Interaction specificity is a required feature of biological networks and a necessary characteristic of protein or small-molecule reagents and therapeutics. The ability to alter or inhibit protein interactions selectively would advance basic and applied molecular science. Assessing or modelling interaction specificity requires treating multiple competing complexes, which presents computational and experimental challenges. Here we present a computational framework for designing protein-interaction specificity and use it to identify specific peptide partners for human basic-region leucine zipper (bZIP) transcription factors. Protein microarrays were used to characterize designed, synthetic ligands for all but one of 20 bZIP families. The bZIP proteins share strong sequence and structural similarities and thus are challenging targets to bind specifically. Nevertheless, many of the designs, including examples that bind the oncoproteins c-Jun, c-Fos and c-Maf (also called JUN, FOS and MAF, respectively), were selective for their targets over all 19 other families. Collectively, the designs exhibit a wide range of interaction profiles and demonstrate that human bZIPs have only sparsely sampled the possible interaction space accessible to them. Our computational method provides a way to systematically analyse trade-offs between stability and specificity and is suitable for use with many types of structure-scoring functions; thus, it may prove broadly useful as a tool for protein design.

Figure 1

Designing specific peptides using CLASSY. A) Specificity sweep scheme. A sequence (black) is sought that binds a target (red) but not several undesired partners (gray) or itself.

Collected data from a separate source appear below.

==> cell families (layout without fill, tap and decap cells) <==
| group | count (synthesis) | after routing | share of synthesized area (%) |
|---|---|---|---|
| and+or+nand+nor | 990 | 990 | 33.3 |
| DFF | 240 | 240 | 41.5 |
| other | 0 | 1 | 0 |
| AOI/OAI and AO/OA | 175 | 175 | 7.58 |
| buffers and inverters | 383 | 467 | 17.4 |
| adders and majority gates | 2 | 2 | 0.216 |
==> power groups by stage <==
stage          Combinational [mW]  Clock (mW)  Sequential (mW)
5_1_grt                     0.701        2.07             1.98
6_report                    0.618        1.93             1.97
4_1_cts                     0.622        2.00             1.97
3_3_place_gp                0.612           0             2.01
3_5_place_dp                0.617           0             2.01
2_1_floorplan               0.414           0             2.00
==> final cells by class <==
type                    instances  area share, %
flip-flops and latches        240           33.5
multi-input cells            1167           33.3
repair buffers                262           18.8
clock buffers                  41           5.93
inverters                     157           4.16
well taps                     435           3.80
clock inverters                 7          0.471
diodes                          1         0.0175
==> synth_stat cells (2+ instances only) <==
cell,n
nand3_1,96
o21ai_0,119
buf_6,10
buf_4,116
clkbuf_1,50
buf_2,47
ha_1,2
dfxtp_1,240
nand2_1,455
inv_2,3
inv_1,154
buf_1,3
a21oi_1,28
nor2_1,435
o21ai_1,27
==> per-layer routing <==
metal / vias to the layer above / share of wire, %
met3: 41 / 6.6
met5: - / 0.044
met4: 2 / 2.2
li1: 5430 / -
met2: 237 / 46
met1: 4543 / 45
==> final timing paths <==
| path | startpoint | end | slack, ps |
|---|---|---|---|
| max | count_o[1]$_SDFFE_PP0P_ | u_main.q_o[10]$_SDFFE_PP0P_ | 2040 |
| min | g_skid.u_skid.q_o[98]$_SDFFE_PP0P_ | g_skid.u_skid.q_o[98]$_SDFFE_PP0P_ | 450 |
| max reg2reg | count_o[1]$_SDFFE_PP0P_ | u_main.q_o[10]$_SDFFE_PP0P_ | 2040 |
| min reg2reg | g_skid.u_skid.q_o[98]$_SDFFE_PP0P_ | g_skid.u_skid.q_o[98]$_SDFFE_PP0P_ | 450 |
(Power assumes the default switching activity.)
`config.mk`:
```
export PLATFORM = sky130hd
export DESIGN_NAME = axi_stream_fifo
export DESIGN_NICKNAME = d
export VERILOG_FILES = /design/src/rtl/axi_stream_fifo.sv
export SDC_FILE = /design/constraint.sdc
export NUM_CORES = 1
export LEC_CHECK = 0
export ABC_AREA = 1
export ABC_CLOCK_PERIOD_IN_PS = 5900
export CORE_MARGIN = 1
export CORE_UTILIZATION = 57
export CTS_CLUSTER_SIZE = 10
export DETAILED_ROUTE_END_ITERATION = 6
export PLACE_DENSITY = 0.79
export SYNTH_ARGS = -nofsm -noshare
export SYNTH_HDL_FRONTEND = slang
export SYNTH_SLANG_ARGS = --single-unit
```
`constraint.sdc`:
```
create_clock -name aclk -period 5.9 [get_ports aclk]
set_clock_uncertainty 0.15 [all_clocks]
set_input_delay 1.77 -clock aclk [delete_from_list [all_inputs] [get_ports aclk]]
set_output_delay 1.77 -clock aclk [all_outputs]
set_load 0.03 [all_outputs]
```
`src/rtl/axi_stream_fifo.sv`:
```
`default_nettype none
// ---------------------------------------------------------------------------
// axi_stream_fifo : first-word-fall-through AXI4-Stream FIFO with level and
// packet counters.  Rev 1.0
// ---------------------------------------------------------------------------
module axi_stream_fifo #(
  parameter int DATA_WIDTH = 32,
  parameter int DEPTH      = 8,
  localparam int CNT_W     = $clog2(DEPTH) + 1
) (
  input  logic                  aclk,
  input  logic                  areset,
  input  logic [DATA_WIDTH-1:0] s_tdata,
  input  logic                  s_tvalid,
  output logic                  s_tready,
  input  logic                  s_tlast,
  output logic [DATA_WIDTH-1:0] m_tdata,
  output logic                  m_tvalid,
  input  logic                  m_tready,
  output logic                  m_tlast,
  output logic [CNT_W-1:0]      level,
  output logic [CNT_W-1:0]      pkt_count
);

  localparam int ADDR_W = $clog2(DEPTH);

  logic [DATA_WIDTH:0] mem [DEPTH];
  logic [ADDR_W-1:0]   wr_ptr;
  logic [ADDR_W-1:0]   rd_ptr;

  logic             push;
  logic             pop;
  logic             push_last;
  logic             pop_last;
  logic [CNT_W-1:0] level_nxt;
  logic [CNT_W-1:0] pkt_count_nxt;

  assign push      = s_tvalid && s_tready;
  assign pop       = m_tvalid && m_tready;
  assign push_last = push && s_tlast;
  assign pop_last  = pop && m_tlast;

  always_comb begin
    level_nxt     = level + CNT_W'(push) - CNT_W'(pop);
    pkt_count_nxt = pkt_count + CNT_W'(push_last) - CNT_W'(pop_last);
  end

  // Head entry is read combinationally so data is valid alongside the registered m_tvalid.
  assign {m_tlast, m_tdata} = mem[rd_ptr];

  always_ff @(posedge aclk) begin
    if (push) begin
      mem[wr_ptr] <= {s_tlast, s_tdata};
    end
  end

  always_ff @(posedge aclk) begin
    if (areset) begin
      wr_ptr    <= '0;
      rd_ptr    <= '0;
      level     <= '0;
      pkt_count <= '0;
      m_tvalid  <= 1'b0;
      s_tready  <= 1'b0;
    end else begin
      if (push) begin
        wr_ptr <= wr_ptr + ADDR_W'(1);
      end
      if (pop) begin
        rd_ptr <= rd_ptr + ADDR_W'(1);
      end
      level     <= level_nxt;
      pkt_count <= pkt_count_nxt;
      // Both handshake flags come from the next-state level, so neither
      // depends combinationally on the opposite side's inputs.
      m_tvalid  <= (level_nxt != '0);
      s_tready  <= (level_nxt < CNT_W'(DEPTH));
    end
  end

endmodule
`default_nettype wire

```
# == After elaboration in Yosys (flattened, before gate mapping) ==
# Memory sizes are Yosys's and may differ from the RTL's. A register that Yosys moved wholly into a read port is not among the register bits.
# Cells that the tools add are included.
# word_totals
latchBits,0
regBits,16
mem_bits_rw,264
rom_bits,0
output_inout_bits,43
word_cells,23
n_memories,1
# mem_list
memory,words,width,rd,rd_clocked_by_memory_dff,wr,line,source
mem,8,33,1,1,1,27,logic [DATA_WIDTH:0] mem [DEPTH];
# op_classes
n_div,0
bitwise,0
n_addsub,6
order_cmp,1
n_reduce_logical,5
muxes,4
n_shift,0
n_mul,0
n_eq_ne,0
# op_table
operator,n
$add 4x1->4,2
$sub 4x1->4,2
$add 3x1->3 const B,2
$mux 3,2
$logic_and 1x1->1,4
$lt 4x4->1 const B,1
$reduce_bool 4->1,1
$mux 1,2

# == Depth between registers and ports, before layout ==
# depth
word_depth,4
ltp_mapped,16
mapped_depth_nobuf,13

# == Worst setup path after synthesis ==
# Ideal clock, no wire load.
# synth_path
kind,input -> register
from,in s_tvalid
to,mem mem[0][0] in the netlist's numbering (enable)
slack_ps,1826
arrival_ps,3501
path_buffers,0
cell_stages,4
t_required_ps,5327
cell_sequence,nand2_1 > inv_1 > nand2_1 > nor2_1
# synth_via
elab_chain_len,3
# synth_rtl
element,line,source
"start, declared",14,"input logic s_tvalid,"
$logic_and 1x1->1,38,assign push = s_tvalid && s_tready;
$mux 1,52,if (push) begin
$mux 1 (implied by the code),53,"mem[wr_ptr] <= {s_tlast, s_tdata};"
"end, declared",27,
# Every way passes these cells.

==> results by group <==
Cells and area
  – Synthesis-to-finish area growth: 17.0%
  – Nets: 1131
  – Share of layout cells above drive strength 1: 5.96%
  – Ant. Diodes: 0

Synthesis
  – Synth area leader: edfxtp_1
  – Yosys cell types: 19
  – FF+latch count, synth: 283
  – Synth area leaders: edfxtp_1 69%, nor2_1 9.1%, nand2_1 6.2%
  – Syn Inst Count: 1003
  – Syn Std Cell Area: 11500 um^2
  – Seq/Total Area, Yosys: 72.5%
  – Avg Synthesized Cell Area: 11.4 um^2
  – YS warnings: 0
  – Synth Net Count: 1052
  – Share of the synthesized area in the top cell type: 69.2%

Placement
  – Port bufs: 79
  – Place WS: 1.05 ns
  – DP HPWL: 12800 um
  – Routability cong.: 0.727

Timing
  – Min Tclk post-route: 5.42 ns
  – Final WS setup: 0.482 ns
  – Final Hold Fails: 0
  – Final setup violation count: 0
  – RSZ-0062 raised after global routing: no
  – Worst-Margin Slew: 1.16 ns
  – Max transition margin: 22.2%
  – F_max: 185 MHz
  – Fin crit share: 91.8%
  – Max-slew violations: 0
  – TNS Setup: 0 ns
  – Hold WS: 0.312 ns

CTS
  – CTS root buf: clkbuf_16
  – Clk_lat worst skew: 0.50 ns
  – CTS tree: done
  – Post-CTS Hold Buffers: 0
  – CTS max path bufs: 3
  – H-tree Lvls: 2
  – Sink Count: 283
  – Clk pin slew, worst setup/hold paths: 0.05 ns
  – Post-CTS resize count: 0
  – CTS Buf Count: 34
  – Post-CTS Setup Bufs: 0

Floorplan
  – IO Pins: 80
  – Die Area: 20700 um^2
  – Site Rows: 51
  – Initial Utilization: 58.5%
  – Core Area: 19600 um^2
  – Die height: 144 um
  – Die W: 144 um

Route
  – Post-DRT Antenna Nets: 0
  – DRT Pass-1 Iters: 7
  – DR WL/cell: 17.7 um
  – Vias per Instance: 5.50
  – DRC Markers: 0
  – Initial DRC Count: 508
  – Vias after detailed routing: 7451
  – DRT Wirelength: 23900 um

Critical path
  – Worst setup EP type: output port
  – Critical path arrival: 3.50 ns
  – CP Launch Type: flop
  – Crit path required time: 3.98 ns
  – WS Path Type: flop to output port
  – Crit path max fanout: 81

GRT
  – Initial antenna violation count: 0
  – Total track usage: 24.2%
  – Total grt overflow: 0
  – Global-route wire length before repair: 37200 um
  – Largest net degree at the start of global routing: 82
  – Vias in the first global route: 7351

Power and ir drop
  – Leakage power: 4.93 nW
  – Power per standard cell area: 431 nW/um^2
  – Overall power: 5.77 mW
  – VDD IR max: 0.000265 V

Run status
  – Status: finished, final reports clean

Min path
  – Min-Delay Path Class: flop to flop

Flow run
  – Max-Cap Viols: 0
## routing by layer
layer	vias up	GRT usage, %	part of all wire, %
met5	-	0	0
met4	0	9.46	2.6
met3	62	4.17	6.9
met2	321	41.6	51
met1	3541	30.6	39
li1	3527	-	-
## layout by cell type (no fill, tap or decap)
cell type        synthesis  final
ha_1                    10     10
clkdlybuf4s50_1          0     79
clkinv_2                 0      1
nor2_4                   0      8
nand2_1                188    188
fa_1                     2      2
nand3_1                 11     11
o21ai_1                108    108
clkinv_4                 0      1
dfxtp_2                  0      1
dfxtp_1                 19     17
a21oi_1                  8      8
o21ai_0                 25     25
clkbuf_16                0     37
inv_1                   34     34
dfxtp_4                  0      1
edfxtp_1               264    264
xnor2_1                  1      1
clkbuf_1                10      6
nor2_1                 277    269
inv_2                    2      1
xor2_1                   3      3
buf_4                    2     15
## synth_stat cells
cell type,instances
inv_1,34
edfxtp_1,264
xor2_1,3
nand3_1,11
a21oi_1,8
dfxtp_1,19
clkbuf_1,10
buf_4,2
xnor2_1,1
o21ai_0,25
fa_1,2
o21ai_1,108
buf_1,7
buf_6,12
buf_2,20
nor2_1,277
inv_2,2
ha_1,10
nand2_1,188
## kinds of logic (layout without fill, tap and decap cells)
kind of cell    after synthesis  count (layout)  share of synthesized area (%)
fa+ha+maj                    12              12                           1.44
buf+inv                      87             174                           3.92
simple gates                476             476                           15.7
flops                       283             283                           72.5
xor+xnor                      4               4                          0.306
compound gates              141             141                           6.16
## stage by stage
stage | cells | utilization (%) | instance area (um^2)
6_report | 1355 | 68.4 | 13400
3_3_place_gp | 1311 | 63.6 | 12500
4_1_cts | 1355 | 68.4 | 13400
3_5_place_dp | 1311 | 63.6 | 12500
2_1_floorplan | 1003 | - | 11500
5_1_grt | 1355 | 68.4 | 13400
## final timing paths
kind / from / endpoint / slack (ns) / cells after the start
hold reg to reg: rd_ptr[2]$_SDFFE_PP0P_ / rd_ptr[2]$_SDFFE_PP0P_ / 0.31 / 2
hold / removal: rd_ptr[2]$_SDFFE_PP0P_ / rd_ptr[2]$_SDFFE_PP0P_ / 0.31 / 2
setup reg to reg: flop / pkt_count[1]$_SDFF_PP0_ / 3.02 / 12
setup / recovery: flop / m_tdata[15] / 0.48 / 9
## state kept, by name, indices dropped and copies added (netlist names), named ones only
name and flops:
m_tvalid 1, mem 264, level 4, wr_ptr 3, pkt_count 4, rd_ptr 3, s_tready 1
## critical path, cell delays in order, from the launching register on
cell             delay (ns)
dfxtp_4                0.35
buf_4                  0.47
buf_4                  0.78
nor2_1                 0.14
nor2_1                 0.11
o21ai_0                0.11
nand2_1                0.11
nand2_1                0.06
nand2_1                0.13
clkdlybuf4s50_1        0.69
## report_power, final
group / total [mW] / internal [mW] / switching [mW]
clock network: 1.83 / 1.11 / 0.723
registers: 2.32 / 2.28 / 0.0363
logic: 1.62 / 0.560 / 1.06
## layout make-up
type / count / area, um^2
clock inverters: 1 / 8.76
inverters: 36 / 136
repair buffers: 94 / 903
well taps: 265 / 332
fillers: 1336 / 6180
flip-flops and latches: 283 / 8310
multi-input cells: 633 / 2770
clock buffers: 43 / 948
Note: power is estimated with default switching activity, not from simulation.
==> patch (config.mk and constraints unchanged) <==
The parameter `DEPTH` goes from 8 to 16.
--- a/src/rtl/axi_stream_fifo.sv
+++ b/src/rtl/axi_stream_fifo.sv
@@ -6,5 +6,5 @@
 module axi_stream_fifo #(
   parameter int DATA_WIDTH = 32,
-  parameter int DEPTH      = 8,
+  parameter int DEPTH      = 16,
   localparam int CNT_W     = $clog2(DEPTH) + 1
 ) (
Ports: changed (resized level and pkt_count); port bits go from 80 to 82. No check against the original RTL was run, so the function may have changed too.
==> patch against the original RTL <==
Total power rose by 67%. Largest cell class unchanged. Sequential cell count rose by 269. Design area rose by 86%. Worst setup slack got worse by 0.11 ns. Synthesized area rose by 92%. Cell count rose by 70%. Largest power group unchanged. Routed wire length rose by 110%. Hold slack got worse by 0.012 ns.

Panels from left to right illustrate iterations of the CLASSY procedure, during which the specificity gap Δ is increased. B) and C) A specificity sweep with MafG as the target and all other human bZIP coiled coils (except MafK, in the same family as MafG) and the design homodimer as undesired complexes. The plot in B corresponds to the cartoon in A. Red dots, black bars and gray bars represent energies of the design•target, design•design, and design•other bZIP complexes, respectively. C plots design•target complex stability vs. specificity (Δ). Portions of several designed complexes are shown using helical wheels (orange highlights amino-acid changes from the previously shown sequence). The rightmost solution is anti-SMAF.

Figure 2

Experimental testing of anti-bZIP designs. A) Peptide array results for the most specific design identified for each human bZIP family. Columns show experiments using the indicated protein to probe an array. For the Specificity panel (left), designs in solution were used to probe human bZIPs and designs on the surface. In the Relative Stability panel (right), human bZIP targets were used to probe an array containing the cognate design of each target and 33 human bZIPs. Data are plotted as -log(F/F_max), with F the fluorescence signal on the array, such that the strongest interaction has a value of zero. Values of -log(F/F_max) above 1.0 were set to 1.0. Thick red circles – design•target; thin red circles – design interactions with siblings in the target family; grey squares – interactions with other human bZIPs; black squares – design•design. Designs are named using the family of their target. B) Solution testing of anti-SMAF complexes assayed using circular dichroism. In each panel, anti-SMAF alone is shown with dashed lines, the partner being tested with a solid line, the numerical average of these two signals with open circles (◦) and the mixture of the two peptides with closed circles (•). (B, C) Anti-SMAF interacts with target MafG (T_m ~ 38 °C). (D) Anti-SMAF interacts, at most, very weakly with cJun, the closest competitor according to microarray data. (E) There is no evidence for anti-SMAF interacting with MafB, a sequence closely related to the target. CD spectra in (B) were collected at 25 °C. Anti-SMAF unfolds with T_m ~12 °C. Similar data for other complexes are included in Supplemenatary Figures 3–8.

Figure 3

Properties of designed peptides compared to human bZIP leucine-zippers. A) Hierarchical clustering of interaction profiles for 33 human peptides and 48 designs; an interaction profile consists of the array signals for interactions with 33 surface-bound human peptides. Proteins on the surface are in columns and those in solution are in rows, with designed proteins and their interaction profiles in blue and human bZIP interaction profiles in yellow. B), C) Sequence logos for a, d, e, and g positions from the first 5 heptads of the 33 human bZIP leucine zippers in B) and the 48 designed peptides in C) (http://weblogo.berkeley.edu).